Early life and education
Gonzales was born on August 29, 1954, in Mandaluyong, Rizal to former Senate President Neptali Gonzales and Candida Medina-Gonzales. He is their youngest child and only son. He has three sisters, Myrna, Sorohayda, and Rhodora.

He attended the Mandaluyong Elementary School and received his secondary and college education at the Union High School of Manila of the Philippine Christian College (now the Philippine Christian University). He finished his degree in political science at the Far Eastern University (FEU) in 1975 and took up law at the Ateneo de Manila University, where he graduated in 1979.

Career 
Before entering public service, Gonzales was a senior partner of the law firm Gonzales, Batiller, Bilog, and Associates from 1980 to 1995. He also served briefly as a bar reviewer and professor in criminal law and constitutional law at the FEU Institute of Law.

Political career

Gonzales was the first Congressman of Mandaluyong when it was converted into a city in 1995 and separated from what used to be the San Juan-Mandaluyong Congressional District. He was City Mayor of Mandaluyong from 2004 to 2007 and Congressman for the city during the 14th Congress of the Philippines (2007–2010).

In the 10th Congress, he served on eight congressional committees, including the Committee on Rules. In the opening session of the 11th Congress, he was selected as one of the two vice–chairmen of the Committee on Rules, which was then chaired by Majority Leader Mar Roxas of Capiz City. Gonzales became Majority Leader toward the end of the 11th Congress and held the position into the 12th Congress. From 1995 to 2004, he authored 33 bills and was co-author of 92 bills. He was one of two newly elected members of Congress to have the greatest number of bills passed into law.

During his first 9-year period in Congress, Gonzales passed a bill allowing the construction of the City of Mandaluyong Science High School and leading the conversion of the Rizal Technological Colleges into Rizal Technological University. In recognition, the RTU awarded him a PhD in Public Administration (Honoris Causa) in October 2003.

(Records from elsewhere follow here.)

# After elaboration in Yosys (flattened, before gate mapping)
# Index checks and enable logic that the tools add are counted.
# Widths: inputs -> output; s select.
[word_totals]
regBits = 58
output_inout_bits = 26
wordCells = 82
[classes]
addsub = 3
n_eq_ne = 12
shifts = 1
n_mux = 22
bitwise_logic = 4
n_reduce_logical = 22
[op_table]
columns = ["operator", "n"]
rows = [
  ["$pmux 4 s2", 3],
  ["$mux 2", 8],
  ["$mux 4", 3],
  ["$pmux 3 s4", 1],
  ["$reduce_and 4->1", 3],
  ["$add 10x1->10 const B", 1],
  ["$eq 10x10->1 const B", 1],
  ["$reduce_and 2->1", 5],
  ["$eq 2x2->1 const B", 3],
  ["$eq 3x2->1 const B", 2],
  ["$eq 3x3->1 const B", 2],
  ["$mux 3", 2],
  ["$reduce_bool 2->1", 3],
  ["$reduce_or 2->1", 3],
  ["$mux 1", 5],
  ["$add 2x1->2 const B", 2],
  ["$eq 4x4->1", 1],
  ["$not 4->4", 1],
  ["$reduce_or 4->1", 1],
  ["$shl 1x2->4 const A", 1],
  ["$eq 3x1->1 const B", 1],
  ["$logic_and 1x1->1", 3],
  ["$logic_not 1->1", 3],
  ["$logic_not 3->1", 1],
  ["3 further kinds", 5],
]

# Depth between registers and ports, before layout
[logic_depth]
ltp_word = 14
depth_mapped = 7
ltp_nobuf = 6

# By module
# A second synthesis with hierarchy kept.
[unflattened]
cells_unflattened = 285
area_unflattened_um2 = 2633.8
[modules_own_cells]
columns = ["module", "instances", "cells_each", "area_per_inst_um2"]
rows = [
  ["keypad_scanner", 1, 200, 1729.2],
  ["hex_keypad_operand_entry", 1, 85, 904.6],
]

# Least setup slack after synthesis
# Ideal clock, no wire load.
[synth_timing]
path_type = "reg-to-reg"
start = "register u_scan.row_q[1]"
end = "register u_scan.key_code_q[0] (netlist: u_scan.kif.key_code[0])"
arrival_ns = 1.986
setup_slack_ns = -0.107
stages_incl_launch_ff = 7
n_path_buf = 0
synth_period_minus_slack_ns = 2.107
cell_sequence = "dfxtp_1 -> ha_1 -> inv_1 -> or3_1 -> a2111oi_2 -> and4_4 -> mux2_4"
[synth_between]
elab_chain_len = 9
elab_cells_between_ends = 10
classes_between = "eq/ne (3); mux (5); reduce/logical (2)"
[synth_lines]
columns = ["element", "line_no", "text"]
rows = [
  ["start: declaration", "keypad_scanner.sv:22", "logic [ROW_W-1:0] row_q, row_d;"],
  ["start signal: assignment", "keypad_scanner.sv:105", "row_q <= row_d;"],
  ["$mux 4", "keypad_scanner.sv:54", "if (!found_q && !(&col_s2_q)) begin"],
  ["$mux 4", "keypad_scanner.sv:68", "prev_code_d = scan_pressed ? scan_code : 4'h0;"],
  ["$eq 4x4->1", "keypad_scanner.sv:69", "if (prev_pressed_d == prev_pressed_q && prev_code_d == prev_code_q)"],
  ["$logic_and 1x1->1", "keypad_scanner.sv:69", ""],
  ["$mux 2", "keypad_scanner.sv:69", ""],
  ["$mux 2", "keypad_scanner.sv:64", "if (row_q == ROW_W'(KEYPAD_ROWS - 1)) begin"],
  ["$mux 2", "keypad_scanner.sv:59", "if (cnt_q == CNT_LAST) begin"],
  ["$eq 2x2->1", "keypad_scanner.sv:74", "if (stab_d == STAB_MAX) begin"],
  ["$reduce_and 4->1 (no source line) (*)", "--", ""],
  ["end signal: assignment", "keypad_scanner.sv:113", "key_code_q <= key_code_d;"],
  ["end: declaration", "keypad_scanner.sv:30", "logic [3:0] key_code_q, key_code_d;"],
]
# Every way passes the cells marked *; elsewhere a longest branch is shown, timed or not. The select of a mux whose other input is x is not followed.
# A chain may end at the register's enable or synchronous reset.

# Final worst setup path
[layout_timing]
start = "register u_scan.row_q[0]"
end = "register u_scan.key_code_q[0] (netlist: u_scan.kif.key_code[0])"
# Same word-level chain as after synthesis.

During his three-year term as Mayor of Mandaluyong, Gonzales supported the implementation of improved physical and social infrastructure in Mandaluyong. He also initiated innovations in computerization, social infrastructure and urban renewal. He pushed for improvement in health care in the city by strengthening its only public hospital and empowering all health centers for preventive health care. He instigated fresh initiatives in local fiscal reforms and tax collection. He urged private bodies to support the program of housing for the poor. His administration's partnership with the Gawad Kalinga and the Pasig River Rehabilitation Commission provided adequate housing for more than a thousand families in the city.

Gonzales was Senior Deputy Majority Leader of the 14th Philippine Congress. As such, he was an ex officio member of all House Committees. He was also Senior Vice-Chairman of the Committee on Rules, and headed the caucus of NCR Congressmen. In the 15th and 16th Congress, he was the Majority Floor Leader of the House.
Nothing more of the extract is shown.